Wayne Worrell, 55, has spent 11 years teaching English in Vietnam after taking more paths through a number of countries.

He did many campaigns through Covid-19 to bring unity in Vietnam. He won the 1st prize at the National External Information Service Awards 2020 for the campaign “Vietnam We Thank You – Viet Nam Co Len” in the Covid-19 pandemic.

 Wayne Worrell and his wife

"It all started some 35 years ago with seeing magical images of Vietnam I instantly felt attracted to what I saw. This feeling kept on growing inside me over the years which seemed to float by in the breeze so did the endless paths I took always leading back to the same place, alone and afraid.

Over the next 15 years I took many adventures including being married and divorced twice, I was always searching for something but never finding it.

In 1999, I then embarked on a new journey from tourism to teaching English and over the next 10 years I took many more paths but this time through Egypt, Turkey, China, Hong Kong, Taiwan and Japan this also led to two more failed marriages, I thought I was never going to find true happiness, but now with being in Japan, something deep inside me told me it was time to follow my dream, I was so close to where I was meant to be, the urge was so strong and one day a couple of months before my contract was going to be up I decided to it, it was time to see if my feelings had been true all those years.

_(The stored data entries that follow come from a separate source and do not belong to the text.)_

## src/rtl/mem_access_ctrl_if.sv

```systemverilog
// Bundle of the MEM-stage request/response signals and the DataMemory port.
// The controller sits on the slave modport; the pipeline and DataMemory
// together form the master side.
interface mem_access_ctrl_if;

   // Request from the EXE/MEM pipeline register
   logic        mem_r_en;
   logic        mem_w_en;
   logic [31:0] alu_addr;
   logic [31:0] st_val;

   // Response towards the pipeline and the MEM/WB register
   logic        freeze;
   logic        ready;
   logic        addr_err;
   logic [31:0] rd_data;

   // DataMemory port
   logic        dm_readSig;
   logic        dm_writeSig;
   logic [31:0] dm_address;
   logic [31:0] dm_dataIn;
   logic [31:0] dm_dataOut;

   modport master (
      output mem_r_en, mem_w_en, alu_addr, st_val, dm_dataOut,
      input  freeze, ready, addr_err, rd_data,
      input  dm_readSig, dm_writeSig, dm_address, dm_dataIn
   );

   modport slave (
      input  mem_r_en, mem_w_en, alu_addr, st_val, dm_dataOut,
      output freeze, ready, addr_err, rd_data,
      output dm_readSig, dm_writeSig, dm_address, dm_dataIn
   );

endinterface

```

## src/rtl/mem_access_ctrl.sv

```systemverilog
// MEM-stage access controller in front of DataMemory.
// Accepts a load/store request, converts the byte address into a word index,
// holds the DataMemory strobes for WAIT_CYCLES cycles while stalling the
// pipeline, then reports completion with a one-cycle ready pulse.
// Illegal (misaligned or out-of-window) accesses skip DataMemory entirely and
// complete one cycle after they are seen, with addr_err set.
// WAIT_CYCLES must lie in 1..15 so the wait counter fits in four bits.
module mem_access_ctrl #(
   parameter int unsigned BASE_ADDR   = 1024,
   parameter int unsigned MEM_WORDS   = 64,
   parameter int unsigned WAIT_CYCLES = 4
) (
   input  logic              clk,
   input  logic              rst,
   mem_access_ctrl_if.slave  bus
);

   typedef enum logic [1:0] {
      IDLE = 2'd0,
      BUSY = 2'd1,
      DONE = 2'd2
   } state_t;

   // First byte address of the window and one past its last byte; the end is
   // kept at 33 bits so a window touching the top of the address space still
   // compares correctly.
   localparam logic [31:0] BASE_LO  = 32'(BASE_ADDR);
   localparam logic [32:0] ADDR_END = 33'(BASE_ADDR) + 33'(4 * MEM_WORDS);
   localparam logic [3:0]  CNT_LAST = 4'(WAIT_CYCLES - 1);

   state_t      state_q,    state_d;
   logic [3:0]  cnt_q,      cnt_d;
   logic        is_write_q, is_write_d;
   logic [31:0] addr_q,     addr_d;
   logic [31:0] data_q,     data_d;
   logic        err_q,      err_d;
   logic [31:0] rd_data_q,  rd_data_d;

   logic        req;
   logic        req_err;

   // Decode the incoming request and classify its address as legal or not.
   always_comb begin
      req     = bus.mem_r_en | bus.mem_w_en;
      req_err = (bus.alu_addr[1:0] != 2'b00)
              | (bus.alu_addr < BASE_LO)
              | ({1'b0, bus.alu_addr} >= ADDR_END);
   end

   // Next-state logic: latch a request in IDLE, count out the wait in BUSY,
   // and always fall back to IDLE after the single DONE cycle.
   always_comb begin
      state_d    = state_q;
      cnt_d      = cnt_q;
      is_write_d = is_write_q;
      addr_d     = addr_q;
      data_d     = data_q;
      err_d      = err_q;
      rd_data_d  = rd_data_q;

      case (state_q)
         IDLE: begin
            if (req) begin
               is_write_d = bus.mem_w_en;
               addr_d     = bus.alu_addr;
               data_d     = bus.st_val;
               err_d      = req_err;
               cnt_d      = 4'd0;
               if (req_err) begin
                  state_d = DONE;
                  if (!bus.mem_w_en) begin
                     rd_data_d = 32'd0;
                  end
               end else begin
                  state_d = BUSY;
               end
            end
         end

         BUSY: begin
            cnt_d = cnt_q + 4'd1;
            if (cnt_q == CNT_LAST) begin
               cnt_d   = 4'd0;
               state_d = DONE;
               if (!is_write_q) begin
                  rd_data_d = bus.dm_dataOut;
               end
            end
         end

         DONE: begin
            state_d = IDLE;
         end

         default: begin
            state_d = IDLE;
            cnt_d   = 4'd0;
         end
      endcase
   end

   // Output decode: stall while a request is pending or in flight, drive the
   // DataMemory strobes only in BUSY, and pulse ready only in DONE.
   always_comb begin
      bus.freeze      = 1'b0;
      bus.ready       = 1'b0;
      bus.addr_err    = 1'b0;
      bus.dm_readSig  = 1'b0;
      bus.dm_writeSig = 1'b0;
      bus.dm_address  = 32'd0;
      bus.dm_dataIn   = 32'd0;

      case (state_q)
         IDLE: begin
            bus.freeze = req;
         end

         BUSY: begin
            bus.freeze      = 1'b1;
            bus.dm_readSig  = ~is_write_q;
            bus.dm_writeSig = is_write_q;
            bus.dm_address  = (addr_q - BASE_LO) >> 2;
            bus.dm_dataIn   = data_q;
         end

         DONE: begin
            bus.ready    = 1'b1;
            bus.addr_err = err_q;
         end

         default: begin
            bus.freeze = 1'b0;
         end
      endcase
   end

   assign bus.rd_data = rd_data_q;

   // State and latched-request registers; reset aborts any access in flight.
   always_ff @(posedge clk or posedge rst) begin
      if (rst) begin
         state_q    <= IDLE;
         cnt_q      <= 4'd0;
         is_write_q <= 1'b0;
         addr_q     <= 32'd0;
         data_q     <= 32'd0;
         err_q      <= 1'b0;
         rd_data_q  <= 32'd0;
      end else begin
         state_q    <= state_d;
         cnt_q      <= cnt_d;
         is_write_q <= is_write_d;
         addr_q     <= addr_d;
         data_q     <= data_d;
         err_q      <= err_d;
         rd_data_q  <= rd_data_d;
      end
   end

endmodule

```

## src/flat_wrapper.sv

```systemverilog
// flat-port wrapper written by rule: the top's interface ports become plain ports
module mem_access_ctrl_flat 
#(
   parameter int unsigned BASE_ADDR   = 1024,
   parameter int unsigned MEM_WORDS   = 64,
   parameter int unsigned WAIT_CYCLES = 4
)
  (clk, rst, bus_mem_r_en, bus_mem_w_en, bus_alu_addr, bus_st_val, bus_dm_dataOut, bus_freeze, bus_ready, bus_addr_err, bus_rd_data, bus_dm_readSig, bus_dm_writeSig, bus_dm_address, bus_dm_dataIn);
  mem_access_ctrl_if bus_i ();
  input  logic clk;
  input  logic rst;
  input wire logic [$bits(bus_i.mem_r_en)-1:0] bus_mem_r_en;
  input wire logic [$bits(bus_i.mem_w_en)-1:0] bus_mem_w_en;
  input wire logic [$bits(bus_i.alu_addr)-1:0] bus_alu_addr;
  input wire logic [$bits(bus_i.st_val)-1:0] bus_st_val;
  input wire logic [$bits(bus_i.dm_dataOut)-1:0] bus_dm_dataOut;
  output wire logic [$bits(bus_i.freeze)-1:0] bus_freeze;
  output wire logic [$bits(bus_i.ready)-1:0] bus_ready;
  output wire logic [$bits(bus_i.addr_err)-1:0] bus_addr_err;
  output wire logic [$bits(bus_i.rd_data)-1:0] bus_rd_data;
  output wire logic [$bits(bus_i.dm_readSig)-1:0] bus_dm_readSig;
  output wire logic [$bits(bus_i.dm_writeSig)-1:0] bus_dm_writeSig;
  output wire logic [$bits(bus_i.dm_address)-1:0] bus_dm_address;
  output wire logic [$bits(bus_i.dm_dataIn)-1:0] bus_dm_dataIn;
  assign bus_i.mem_r_en = bus_mem_r_en;
  assign bus_i.mem_w_en = bus_mem_w_en;
  assign bus_i.alu_addr = bus_alu_addr;
  assign bus_i.st_val = bus_st_val;
  assign bus_i.dm_dataOut = bus_dm_dataOut;
  assign bus_freeze = bus_i.freeze;
  assign bus_ready = bus_i.ready;
  assign bus_addr_err = bus_i.addr_err;
  assign bus_rd_data = bus_i.rd_data;
  assign bus_dm_readSig = bus_i.dm_readSig;
  assign bus_dm_writeSig = bus_i.dm_writeSig;
  assign bus_dm_address = bus_i.dm_address;
  assign bus_dm_dataIn = bus_i.dm_dataIn;
  mem_access_ctrl #(.BASE_ADDR(BASE_ADDR), .MEM_WORDS(MEM_WORDS), .WAIT_CYCLES(WAIT_CYCLES)) u_core (.clk(clk), .rst(rst), .bus(bus_i));
endmodule
```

 Wayne Worrell is honored for his contributions to the fight against Covid-19 in Vietnam

At the end of December 2009, I came for a two-week holiday to find work, it had changed so much from the images I had stored in my memory, gone were the bicycles and peace replaced by motorbikes and pollution but it didn’t matter as from that point on my life changed dramatically as everything slowly became positive.

Over the next three years, I just got on with life but this time not looking and one day at lunchtime I met my future wife by chance in Hoan Kiem’s KFC of all places, a year later we were married and over the coming years we had three wonderful sons who are now 5, 4 and 2 years old.

Ten years on, I looked back at my life, the paths I had taken, the mistakes I’d made the marriages that had failed and then for the first time I realized, they weren’t mistakes nor failures, they were all tests to put me on to the right path to happiness.

At the end of January 2020, we were just finishing our family holiday in Phu Quoc when the news was released about Covid-19, from that point on I was no longer teaching but a full-time dad with three screaming boys running havoc.

At the beginning of March, I came across an article in VNExpress talking about the blood shortage throughout the country as people were too scared to go out and decided to see if there was anything I could do to help my adoptive country, of course I donated blood but also took photos and put a call out for other people to do the same through social media, it went viral within hours and the blood banks were replenished within a short period of time.

 Wayne Worrell is bestowed the 1st prize for external awards

It felt so great that some of the barriers which had come up towards foreigners were removed, so I continued with not only the support of the expat community but also the Vietnamese people and ran another four campaigns and participated in another right up to the end of August 2020 with the most famous one being “Vietnam We thank you, Viet Nam Co Len” which also went international.

None of what I did with the help of countless expats and Vietnamese alike was for stardom or fame in anyway, just to bring unity through a difficult period in our lives and to show and thank the country I love so much my personal gratitude was enough.

From the beginning of September, my boys went back to kindergarten, schools re-opened, I started teaching after seven months of being a stay at home dad and some form of normality returned.

So here I am now, 10 years on, married to a wonderful and beautiful Vietnamese woman with a perfect family and life.

So the moral to this story is “always believe and follow your dreams because some day, don’t know when, they may become reality”.

This is why I love Vietnam and I know Vietnam Loves You.